Sono Tommaso. Solo Tommaso [di M. Tiziana Putzolu]

joyce e Giovanni

Arriviamo ad Armungia alle diciassette. Come previsto. Di un caldo venerdì di luglio. Dopo un’ora e venti minuti di percorso. Attraversando una zona impervia dove non vi era traccia di nessun essere vivente nè a due nè a quattro zampe. Quando giungiamo in paese mi appare subito dilaniato da quell’edilizia a basso costo che ne ha rovinato molti, nell’isola. Spero che si sia salvato il centro storico.

La mia amica deve discettare della figura di Joyce in qualità di sociologa. Io sono lì con l’obiettivo unico di esserci. Mi basta. Solo per guardare intorno. Annusare l’aria che hanno respirato Joice ed Emilio. E per quanto mi riguarda sono anche emozionata.Durante il tragitto in auto non è possibile non commentare che Sardegna aveva trovato quella ragazza giovane e bellissima quanto irrequieta, colta, anticonformista, rivoluzionaria, libera e, mi dicono alcuni, autoritaria e un po’ antipatica, quando giunse nell’immediato dopoguerra con un bambino piccolissimo, Giovanni. Ad Armungia.

Ecco subito il Museo Lussu. Cerchiamo Casa Lussu! Chiedo ad un tale che pare del posto. Mi guarda un po’ stupito. Ah, mi risponde, Casa Lussu …vediamo … Ci pensa. Io sono sorpresa. Perché mi aspettavo una risposta immediata. Pronta. Invece no. Ci doveva pensare. Mi è parso strano. Non il Museo? Mi chiede. No, gli rispondo, quello lo vedo. Cerco la Casa. E alla fine arrivano le indicazioni. Non ho ancora sciolto il dubbio se non lo avesse chiaro oppure se era il tentativo di difendere un bene privato dalla curiosità di una estranea. Non lo saprò mai.

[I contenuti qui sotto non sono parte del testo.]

==> src/rtl/ewd_pkg.sv <==
package ewd_pkg;

  // Counter width needed to hold values 0 .. period-1.
  function automatic int ewd_count_bits(input int period);
    int bits;
    bits = $clog2(period);
    if (bits < 1) bits = 1;
    return bits;
  endfunction

  // Terminal count at which the period expires.
  function automatic int ewd_last_count(input int period);
    return period - 1;
  endfunction

  // Rising edges from a strobe change until its timeout.
  function automatic int ewd_edge_latency(input int stages, input int period);
    return stages + 1 + period;
  endfunction

endpackage

==> src/rtl/ewd_sync.sv <==
module ewd_sync #(
  parameter int STAGES = 2
) (
  input  logic clk,
  input  logic rst_n,
  input  logic async_i,
  output logic sync_o
);
  logic [STAGES-1:0] chain_q;

  generate
    for (genvar g = 0; g < STAGES; g++) begin : g_stage
      if (g == 0) begin : g_first
        always_ff @(posedge clk or negedge rst_n) begin
          if (!rst_n) chain_q[0] <= 1'b0;
          else        chain_q[0] <= async_i;
        end
      end else begin : g_next
        always_ff @(posedge clk or negedge rst_n) begin
          if (!rst_n) chain_q[g] <= 1'b0;
          else        chain_q[g] <= chain_q[g-1];
        end
      end
    end
  endgenerate

  assign sync_o = chain_q[STAGES-1];
endmodule

==> src/rtl/ewd_edge.sv <==
module ewd_edge (
  input  logic clk,
  input  logic rst_n,
  input  logic level_i,
  output logic rise_o,
  output logic fall_o,
  output logic any_o
);
  logic prev_q;

  always_ff @(posedge clk or negedge rst_n) begin
    if (!rst_n) prev_q <= 1'b0;
    else        prev_q <= level_i;
  end

  assign rise_o = level_i & ~prev_q;
  assign fall_o = ~level_i & prev_q;
  assign any_o  = rise_o | fall_o;
endmodule

==> src/rtl/ewd_timer.sv <==
module ewd_timer
  import ewd_pkg::*;
#(
  parameter int PERIOD_CYCLES = 16,
  localparam int CW = ewd_count_bits(PERIOD_CYCLES)
) (
  input  logic          clk,
  input  logic          rst_n,
  input  logic          enable_i,
  input  logic          hold_i,
  input  logic          clear_i,
  output logic [CW-1:0] count_o,
  output logic          expire_o
);
  localparam logic [CW-1:0] LAST = CW'(ewd_last_count(PERIOD_CYCLES));

  logic [CW-1:0] count_q;
  logic          expire_q;
  logic          frozen;
  logic          at_limit;

  assign frozen   = hold_i | ~enable_i;
  assign at_limit = (count_q == LAST);

  always_ff @(posedge clk or negedge rst_n) begin
    if (!rst_n) begin
      count_q  <= '0;
      expire_q <= 1'b0;
    end else if (frozen || clear_i) begin
      count_q  <= '0;
      expire_q <= 1'b0;
    end else if (at_limit) begin
      count_q  <= '0;
      expire_q <= 1'b1;
    end else begin
      count_q  <= count_q + CW'(1);
      expire_q <= 1'b0;
    end
  end

  assign count_o  = count_q;
  assign expire_o = expire_q;
endmodule

==> src/rtl/edge_watchdog.sv <==
module edge_watchdog
  import ewd_pkg::*;
#(
  parameter int SYNC_STAGES   = 2,
  parameter int PERIOD_CYCLES = 16,
  localparam int CW = ewd_count_bits(PERIOD_CYCLES)
) (
  input  logic clk,
  input  logic rst_n,
  input  logic strobe_i,
  input  logic strobe_driven_i,
  input  logic reset_active_i,
  output logic timeout_o
);
  logic          strobe_sync;
  logic          strobe_rise;
  logic          strobe_fall;
  logic          strobe_edge;
  logic [CW-1:0] wd_count;
  logic          wd_expire;

  ewd_sync #(.STAGES(SYNC_STAGES)) sync_i (
    .clk     (clk),
    .rst_n   (rst_n),
    .async_i (strobe_i),
    .sync_o  (strobe_sync)
  );

  ewd_edge edge_i (
    .clk     (clk),
    .rst_n   (rst_n),
    .level_i (strobe_sync),
    .rise_o  (strobe_rise),
    .fall_o  (strobe_fall),
    .any_o   (strobe_edge)
  );

  ewd_timer #(.PERIOD_CYCLES(PERIOD_CYCLES)) timer_i (
    .clk      (clk),
    .rst_n    (rst_n),
    .enable_i (strobe_driven_i),
    .hold_i   (reset_active_i),
    .clear_i  (strobe_edge),
    .count_o  (wd_count),
    .expire_o (wd_expire)
  );

  assign timeout_o = wd_expire;
endmodule

==> config.mk <==
export PLATFORM = sky130hd
export DESIGN_NAME = edge_watchdog
export DESIGN_NICKNAME = d
export VERILOG_FILES = /design/src/rtl/ewd_pkg.sv /design/src/rtl/ewd_sync.sv /design/src/rtl/ewd_edge.sv /design/src/rtl/ewd_timer.sv /design/src/rtl/edge_watchdog.sv
export SDC_FILE = /design/constraint.sdc
export NUM_CORES = 1
export LEC_CHECK = 0
export CAP_MARGIN = 0
export CELL_PAD_IN_SITES_DETAIL_PLACEMENT = 0
export CELL_PAD_IN_SITES_GLOBAL_PLACEMENT = 1
export CORE_AREA = 2 2 39 41
export CTS_CLUSTER_DIAMETER = 80
export DETAILED_ROUTE_END_ITERATION = 12
export DIE_AREA = 0 0 41 43
export DONT_BUFFER_PORTS = 1
export PLACE_DENSITY = 0.49
export SYNTH_ARGS = -nofsm -noshare
export SYNTH_HDL_FRONTEND = slang
export SYNTH_HIERARCHICAL = 1
export SYNTH_SLANG_ARGS = --single-unit
==> constraint.sdc <==
create_clock -name clk -period 1.3 [get_ports clk]
set_input_delay 0.325 -clock clk [delete_from_list [all_inputs] [get_ports clk]]
set_output_delay 0.325 -clock clk [all_outputs]
set_load 0.05 [all_outputs]
==> results of run 1 <==
through the flow:
stage | util [%] | area (sq um) | std cells | TNS (ns) | setup WS (ns)
finish | 27.0 | 374 | 44 | -0.0575 | -0.0531
global route | 27.0 | 374 | 44 | -0.260 | -0.125
CTS | 27.0 | 374 | 44 | -0.0901 | -0.0586
detailed placement | 24.1 | 334 | 39 | -0.0786 | -0.0632
global placement | 24.1 | 334 | 39 | -0.0451 | -0.0226
floorplan | - | 314 | 23 | -0.000603 | -0.000603
registers in the layout, indices dropped and copies added (netlist names):
register,cells
sync_i/sync_o,1
sync_i/chain_q,1
edge_i/prev_q,1
timer_i/expire_o,1
timer_i/count_o,4
final timing paths:
kind / to / slack (ns) / cells past startpoint
hold / removal: sync_i/chain_q[0] / 0.10 / 0
setup reg to reg: timer_i/count_o[3] / -0.05 / 5
min in group asynchronous: sync_i/sync_o / 0.42 / 1
setup / recovery: timer_i/count_o[3] / -0.05 / 5
hold reg to reg: sync_i/sync_o / 0.36 / 0
max in group asynchronous: timer_i/expire_o / 0.61 / 1
power by group through the flow:
stage | Sequential (mW) | Combinational, mW | Clock, mW
global placement | 0.264 | 0.0126 | 0
finish | 0.261 | 0.0211 | 0.185
floorplan | 0.263 | 0.0110 | 0
detailed placement | 0.265 | 0.0125 | 0
CTS | 0.261 | 0.0222 | 0.195
global route | 0.261 | 0.0243 | 0.208
repair_timing:
| action | CTS | global route |
|---|---|---|
| pin swaps | 1 | 1 |
| endpoints found under the hold margin | 8 | 0 |
| hold buffers | 1 | 0 |
| setup endpoints to repair | 2 | 4 |
| buffers inserted | 1 | 0 |
metal layers:
layer,GRT usage [%],vias up
li1,-,88
met1,7.24,88
met4,10.0,0
met2,10.3,3
met3,4.71,2
met5,0,-
layout make-up:
cell class              instances  area (sq um)  share of cell area (%)
clock buffers                   3          22.5                    6.02
inverters                       3          11.3                    3.01
multi-input cells              12           103                    27.4
flip-flops and latches          8           200                    53.5
well taps                      16          20.0                    5.35
repair buffers                  2          17.5                    4.68
==> flow_summary.yaml, run 1 <==
clocking:
  cts.clk_slew.worst_paths_ns: 0.05
  cts_root_buf: "clkbuf_4"
  cts_sinks: 8
  cts-resized-gates: 0
  cts_tree: "yes"
  numCtsBuffers: 3
  cts_buffer_depth: 2
  clock_latency_ns: 0.25
  htreeDepth: 1
power:
  power_frac_seq_pct: 55.9
  fin_total_pwr_mw: 0.467
  clkPwrFrac_pct: 39.6
  p_sw_share_pct: 20.4
  vdd_drop_max_mv: 0.348
  intPower_mw: 0.371
  p_switching_mw: 0.0951
  power_frac_comb_pct: 4.5
  leakagePower_nw: 0.181
  p_per_area_nw_per_um2: 1250
drt:
  dr_wl_met3_um: 23
  wl_met2_um: 235
  wl_met1_um: 228
  wl_per_cell_um: 11.4
  vias: 181
  antenna_left: 0
  drc: 0
  firstDrtPassIters: 4
  viasPerCell: 4.11
  top_layer_used: "met4"
  drt_iter0_drc: 10
  wl_um: 500
sta:
  worst_pin_slew_ns: 0.450
  fin_skew_ns: 0.00403
  slew_headroom_pct: 70.0
  final_max_slew_viol_count: 0
  max_freq_mhz: 739
  hold_viol: 0
  setup_violations: 2
  rsz0062_at_grt: "true"
  worst_slack_ns: -0.0531
  timing.hold.ws_ns: 0.100
  min_period_ns: 1.35
  min_period_over_period_pct: 104
synth:
  synth_area_per_cell_sq_um: 13.7
  syn_nets: 30
  synthCells: 23
  syn_area_sq_um: 314
  synth_warnings: 6
global_route:
  grt_pass1_vias: 208
  grt_usage_pct: 7.99
  grt_antenna_before_repair: 0
  gr-total-overflow: 0
  grt_pass1_wl_um: 841
  grt_start_max_net_pins: 9
cells_and_area:
  layout_common_cells: "dfrtp_1 (8), clkbuf_4 (3), inv_1 (3), nor2_1 (3), ha_1 (2)"
  final_common_cell: "dfrtp_1"
  antenna_cells: 0
  final_nets: 37
  area_growth_syn_to_layout_pct: 19.1
  drive_gt1_share_pct: 25.0
  nFillCells: 152
floorplan:
  initial_utilization_pct: 22.7
  die_h_um: 43
  core-area_sq_um: 1380
  fp.dieW_um: 41
  placementRows: 14
  io_pins: 6
  die-area_sq_um: 1760
setup_path:
  crit_top_cell: "inv_1"
  timing.rr.start: "sync_i/sync_o"
  crit_slowest_cell: "or3b_4"
  arrival_ns: 1.51
  crit_required_ns: 1.46
  crit_path_end_kind: "flip-flop"
  startpoint: "sync_i/sync_o"
  slowest_delay_ns: 0.40
  path_delay_family: "simple AND/OR/NAND/NOR gates"
  critPathMaxFanout: 5
  critical_path_class: "flip-flop to flip-flop"
  critPathBufInv: 2
  crit_path_cell_trace: "inv_1 > ha_1 > inv_1 > or3b_4 > a311oi_2"
  crit_path_start_kind: "flip-flop"
hold_path:
  holdCritPathClass: "input port to flip-flop"
  min-delay-start: "strobe_i"
status:
  violations: "negative setup slack"
  status: "finished with violations"
job:
  cap_violations: 0
place:
  gp_congestion: 0.718
  port_buffers: 0
Note: power is estimated with default switching activity, not from simulation.
==> run 2, diff against run 1 <==
==> constraint.sdc (replaced) <==
create_clock -name clk -period 1.3 [get_ports clk]
set_input_delay 0.195 -clock clk [delete_from_list [all_inputs] [get_ports clk]]
set_output_delay 0.195 -clock clk [all_outputs]
set_load 0.05 [all_outputs]
==> run 2 against run 1 <==
Compared with the run above:
- first-iteration DRC count is the same
- register-to-register slack is essentially flat
- the run still ends with negative setup slack left
- sequential power is essentially flat
- largest power group unchanged
- critical endpoint unchanged
- highest routed layer unchanged
- via count grew 2.2%
- clock skew is essentially flat
- design area rose by 2.7%
==> flow_summary.yaml, run 2 (synthesis results as in run 1) <==
drt:
  drt_iter0_drc: 10
  drc: 0
  viasPerCell: 4.11
  wl_per_cell_um: 11.1
  vias: 185
  wl_um: 501
  antenna_left: 0
  firstDrtPassIters: 3
cells_and_area:
  final_common_cell: "dfrtp_1"
  area_growth_syn_to_layout_pct: 22.3
  largest_reg_flops: 4
  multiInputGateArea_sq_um: 103
  drive_gt1_share_pct: 24.1
  layout_common_cells: "dfrtp_1 (8), clkbuf_4 (3), inv_1 (3), nor2_1 (3)"
  nFillCells: 151
  final_area_sq_um: 384
  final_nets: 38
  seqCellArea_sq_um: 200
  final_core_util_pct: 27.8
  antenna_cells: 0
setup_path:
  crit_path_end_kind: "flip-flop"
  r2r_end: "timer_i/count_o[3]"
  timing.rr.start: "sync_i/sync_o"
  cp-endpoint: "timer_i/count_o[3]"
  r2r_slack_ns: -0.05
  crit_required_ns: 1.46
  critical_path_class: "flip-flop to flip-flop"
  cp.depth: 5
  crit_path_cell_trace: "inv_1 > ha_1 > inv_1 > or3b_4 > a311oi_2"
  crit_slowest_cell: "or3b_4"
  startpoint: "sync_i/sync_o"
  crit_path_start_kind: "flip-flop"
  slowest_delay_ns: 0.40
  critPathMaxFanout: 5
  path_delay_family: "simple AND/OR/NAND/NOR gates"
  critPathBufInv: 2
  crit_top_cell: "inv_1"
  r2r_cells: 5
  arrival_ns: 1.51
place:
  post_dp_cell_area_sq_um: 334
  gp_congestion: 0.718
  port_buffers: 0
global_route:
  grt_pass1_vias: 210
  grt_antenna_before_repair: 0
  grt_start_max_net_pins: 9
  grt_pass1_wl_um: 841
  gr-total-overflow: 0
  grt_usage_pct: 7.99
power:
  vdd_drop_max_mv: 0.358
  p_per_area_nw_per_um2: 1220
  leakagePower_nw: 0.185
floorplan:
  core-area_sq_um: 1380
  die_h_um: 43
  fp.dieW_um: 41
  die-area_sq_um: 1760
  placementRows: 14
  io_pins: 6
  initial_utilization_pct: 22.7
clocking:
  cts_sinks: 8
  cts-resized-gates: 0
  cts_root_buf: "clkbuf_4"
  htreeDepth: 1
  numCtsBuffers: 3
  clock_latency_ns: 0.25
  cts_buffer_depth: 2
  cts.clk_slew.worst_paths_ns: 0.05
  cts_tree: "yes"
hold_path:
  holdCritPathClass: "input port to flip-flop"
  min_delay_path_depth: 2
job:
  cap_violations: 0
status:
  violations: "negative setup slack"
  status: "finished with violations"
sta:
  timing.hold.ws_ns: 0.165
  min_period_over_period_pct: 104
  worst_pin_slew_ns: 0.450
  max_freq_mhz: 739
  final_max_slew_viol_count: 0
  hold_viol: 0
  rsz0062_at_grt: "true"
  min_period_ns: 1.35
  fin_tns_setup_ns: -0.0574
  worst_slack_ns: -0.0531
  fin_skew_ns: 0.00402
  slew_headroom_pct: 70.0
  setup_violations: 2
==> run 2: final cells by class <==
| cell class | instances | area share (%) |
|---|---|---|
| inverters | 3 | 2.93 |
| well taps | 16 | 5.21 |
| clock buffers | 3 | 5.86 |
| flip-flops and latches | 8 | 52.1 |
| multi-input cells | 12 | 26.7 |
| repair buffers | 3 | 7.17 |
==> run 2: metal layers <==
| metal | GRT usage, % | up-vias | share of wire [%] | routed length (um) |
|---|---|---|---|---|
| li1 | - | 90 | - | - |
| met1 | 7.24 | 90 | 46 | 232 |
| met2 | 10.3 | 3 | 47 | 233 |
| met3 | 4.71 | 2 | 4.6 | 23 |
| met4 | 10.0 | 0 | 2.2 | 11 |
| met5 | 0 | - | 0 | 0 |
==> run 2: repair_timing <==
action	in CTS	in global routing
hold endpoints to repair	9	0
hold buffers	2	0
pin swaps	1	1
setup buffers	1	0
setup endpoints to repair	2	4
==> run 2: power by group <==
group          total, mW  internal (mW)  leakage (nW)  switching [mW]
sequential         0.261          0.256         0.104         0.00459
clock              0.185          0.105        0.0138          0.0794
combinational     0.0235         0.0120        0.0667          0.0115
total              0.469          0.373         0.185          0.0955
==> run 2: worst min-delay path by stage <==
stage | slack [ns] | to | from
after floorplan | -0.10 | edge_i/prev_q | rst_n
after global placement | -0.10 | edge_i/prev_q | rst_n
after detailed placement | -0.10 | sync_i/sync_o | rst_n
after CTS | 0.16 | timer_i/count_o[1] | reset_active_i
after global routing | 0.16 | timer_i/count_o[1] | reset_active_i
final | 0.17 | timer_i/count_o[1] | reset_active_i
==> run 2: worst register-to-register path: stages (launching register included) <==
cell	delay, ns
dfrtp_1	0.34
inv_1	0.04
ha_1	0.26
inv_1	0.03
or3b_4	0.40
a311oi_2	0.19
==> run 2: metrics by stage <==
step | setup slack (ns) | total power, mW | cells
5_1_grt | -0.125 | 0.496 | 45
3_5_place_dp | -0.0632 | 0.278 | 39
3_3_place_gp | -0.0226 | 0.277 | 39
2_1_floorplan | -0.000603 | 0.274 | 23
4_1_cts | -0.0586 | 0.480 | 45
6_report | -0.0531 | 0.469 | 45
==> run 3, diff against run 2 <==
--- a/config.mk
+++ b/config.mk
@@ -5,6 +5,7 @@
 export SDC_FILE = /design/constraint.sdc
 export NUM_CORES = 1
 export LEC_CHECK = 0
+export BUFFER_PORTS_ARGS = -buffer_cell sky130_fd_sc_hd__buf_2
 export CAP_MARGIN = 0
 export CELL_PAD_IN_SITES_DETAIL_PLACEMENT = 0
 export CELL_PAD_IN_SITES_GLOBAL_PLACEMENT = 1
@@ -12,8 +13,7 @@
 export CTS_CLUSTER_DIAMETER = 80
 export DETAILED_ROUTE_END_ITERATION = 12
 export DIE_AREA = 0 0 41 43
-export DONT_BUFFER_PORTS = 1
-export PLACE_DENSITY = 0.49
+export PLACE_DENSITY = 0.54
 export SYNTH_ARGS = -nofsm -noshare
 export SYNTH_HDL_FRONTEND = slang
 export SYNTH_HIERARCHICAL = 1
==> run 3 against run 2 <==
Compared with the run above:
- the run still ends with negative setup slack left
- final cell count is 13% higher
- sequential cell count stayed put
- largest cell class unchanged
- power is 2.6% higher
- die area stayed put
- critical path type unchanged
- worst setup slack worse by 0.017 ns
- utilization is 2.5 points higher
==> flow_summary.yaml, run 3 (synthesis results as in run 1) <==
status:
  status: "finished with violations"
  violations: "negative setup slack"
sta:
  rsz0062_at_grt: "true"
  min_period_over_period_pct: 105
  setup_violations: 4
  min_period_ns: 1.37
  hold_viol: 0
  worst_slack_ns: -0.0700
  worst_pin_slew_ns: 0.247
  final_max_slew_viol_count: 0
  max_freq_mhz: 730
  fin_tns_setup_ns: -0.251
  fin_skew_ns: 0.000669
  timing.hold.ws_ns: 0.0467
  slew_headroom_pct: 83.7
clocking:
  cts_sinks: 8
  cts.clk_slew.worst_paths_ns: 0.05
  cts_root_buf: "clkbuf_4"
  cts_tree: "yes"
  clock_latency_ns: 0.25
  htreeDepth: 1
  numCtsBuffers: 3
  cts_buffer_depth: 2
floorplan:
  io_pins: 6
  core-area_sq_um: 1380
  die_h_um: 43
  initial_utilization_pct: 22.7
  placementRows: 14
  fp.dieW_um: 41
  die-area_sq_um: 1760
place:
  place_inst: 44
  dpl.hpwl_um: 358
  gp_congestion: 0.621
  port_buffers: 5
  place_ws_ns: -0.103
  post_dp_cell_area_sq_um: 359
global_route:
  gr-total-overflow: 0
  grt_pass1_wl_um: 903
  grt_start_max_net_pins: 9
  grt_antenna_before_repair: 0
  grt_usage_pct: 8.41
  grt_pass1_vias: 215
drt:
  drt_iter0_drc: 3
  drc: 0
  wl_um: 493
  viasPerCell: 4.04
  firstDrtPassIters: 4
  antenna_left: 0
  wl_per_cell_um: 9.67
  vias: 206
cells_and_area:
  drive_gt1_share_pct: 45.7
  final_nets: 44
  largest_reg_flops: 4
  layout_common_cells: "dfrtp_1 (8), buf_2 (5), clkbuf_4 (3), inv_1 (3), buf_4 (3)"
  final_common_cell: "dfrtp_1"
  stdcell_count: 51
  final_core_util_pct: 30.3
  antenna_cells: 0
  final_area_sq_um: 419
  area_growth_syn_to_layout_pct: 33.5
hold_path:
  min-delay-start: "strobe_i"
  holdCritPathClass: "input port to flip-flop"
setup_path:
  crit_path_end_kind: "flip-flop"
  crit_required_ns: 1.46
  startpoint: "sync_i/sync_o"
  timing.rr.start: "sync_i/sync_o"
  crit_path_start_kind: "flip-flop"
  critical_path_class: "flip-flop to flip-flop"
  arrival_ns: 1.53
  critPathMaxFanout: 5
power:
  intPower_mw: 0.380
  p_per_area_nw_per_um2: 1150
  clkPwrFrac_pct: 39.2
  p_switching_mw: 0.101
  leakagePower_nw: 0.210
  vdd_drop_max_mv: 0.592
  power_frac_seq_pct: 54.0
  p_sw_share_pct: 21.0
  power_frac_comb_pct: 6.8
  fin_total_pwr_mw: 0.481
job:
  cap_violations: 0
-- run 3: layer usage --
metal  up-vias  global-route usage (%)  share of wire [%]
met5         -                       0                  0
met4         0                       0                  0
met3         0                    9.42                 11
met2         8                    10.6                 45
met1        96                    10.3                 44
li1        102                       -                  -
-- run 3: worst paths after layout --
check | endpoint | slack (ns) | depth (start not counted)
max reg2reg | timer_i/count_o[3] | -0.07 | 5
max in group asynchronous | sync_i/sync_o | 0.83 | 2
max | timer_i/count_o[3] | -0.07 | 5
min reg2reg | sync_i/sync_o | 0.35 | 0
min | sync_i/chain_q[0] | 0.05 | 1
min in group asynchronous | timer_i/count_o[0] | 0.31 | 2
-- run 3: area by class of cell --
class | instances | area [sq um]
clock buffers | 3 | 22.5
well taps | 16 | 20.0
repair buffers | 9 | 57.6
flip-flops and latches | 8 | 200
fillers | 151 | 965
inverters | 3 | 11.3
multi-input cells | 12 | 108
-- run 3: repair_timing --
action,4_1_cts,5_1_grt
pin swaps,1,2
endpoints found under the hold margin,8,0
endpoints found under the setup margin,3,5
resized for setup,0,2
hold buffers,1,0
buffers inserted,1,2
-- run 3: power groups by stage --
stage	Sequential, mW	Clock, mW	Combinational (mW)
global route	0.261	0.220	0.0371
CTS	0.260	0.199	0.0286
floorplan	0.263	0	0.0110
detailed placement	0.265	0	0.0235
global placement	0.264	0	0.0223
finish	0.260	0.188	0.0325
-- run 3: critical path: stages, from the launching register on --
cell      delay (ns)
dfrtp_1         0.34
inv_1           0.05
ha_1            0.27
inv_1           0.04
or3b_4          0.40
a311oi_2        0.19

Mi dice, un altro, giri a sinistra e poi ancora a sinistra. Sempre a sinistra deve andare. Troverà una ripida discesa. E’ lì. A questo punto mi chiedo se è solo un caso o una metafora. Ho faticato a trovare la casa.Percorriamo a piedi il paese che pare deserto. Forse a causa del caldo. Ma finalmente intravedo una rappresentante del genere umano femminile alla quale chiedo di nuovo indicazioni. Più pronta del primo, ça va sans dire, mi dà precise indicazioni. Il portale rosso, il terzo della discesa.

E finalmente eccolo, il portale rosso. Dev’essere questa Casa Lussu, ci diciamo mentre ci viene incontro un giovane, alto e bello, decisamente. Piacere, sono Tommaso, ci dice mentre ci presentiamo e colgo un accento decisamente romano. Entrate, ci dice, vi stavamo aspettando. Posate le vostre cose in quella stanza. Entriamo in una stanza con una grande libreria e molti tappeti. Siamo a Casa Lussu.

Il grande spiazzo centrale sterrato e le diverse abitazioni intorno rispecchiano le logiche costruttive del tempo. Una casa bassa. Scale esterne, bagno esterno, due lolle coperte da frasche. All’antica. Soprattutto non vedo nessun restauro. Le porte e le finestre sono quelle originali, mostrano l’evidente passaggio del tempo. Siamo autorizzate a salire nello studio di Emilio. Pare sia concesso a pochi e ne apprezzo il privilegio. Spartano, un tavolo ed una sedia, un letto vicino. Un mobile. Il tavolato. La finestra aperta sul cortile.

Giuseppe che gentilmente ci guida mi dice che i telai che vediamo in uso sono utilizzati da Tommaso. Quel giovane che avete salutato prima. E’ lui che fa i tappeti. Con la compagna Barbara. Tommaso Lussu, figlio di Giovanni, lui figlio di Emilio e Joyce. Tommaso ha deciso di vivere questa casa. E’ venuto via da Roma. Si è trasferito ad Armungia e vive facendo tappeti. Forse, penso. Non sono convinta. Ma penso che si porti sulle spalle l’insostenibile pesantezza di quel cognome.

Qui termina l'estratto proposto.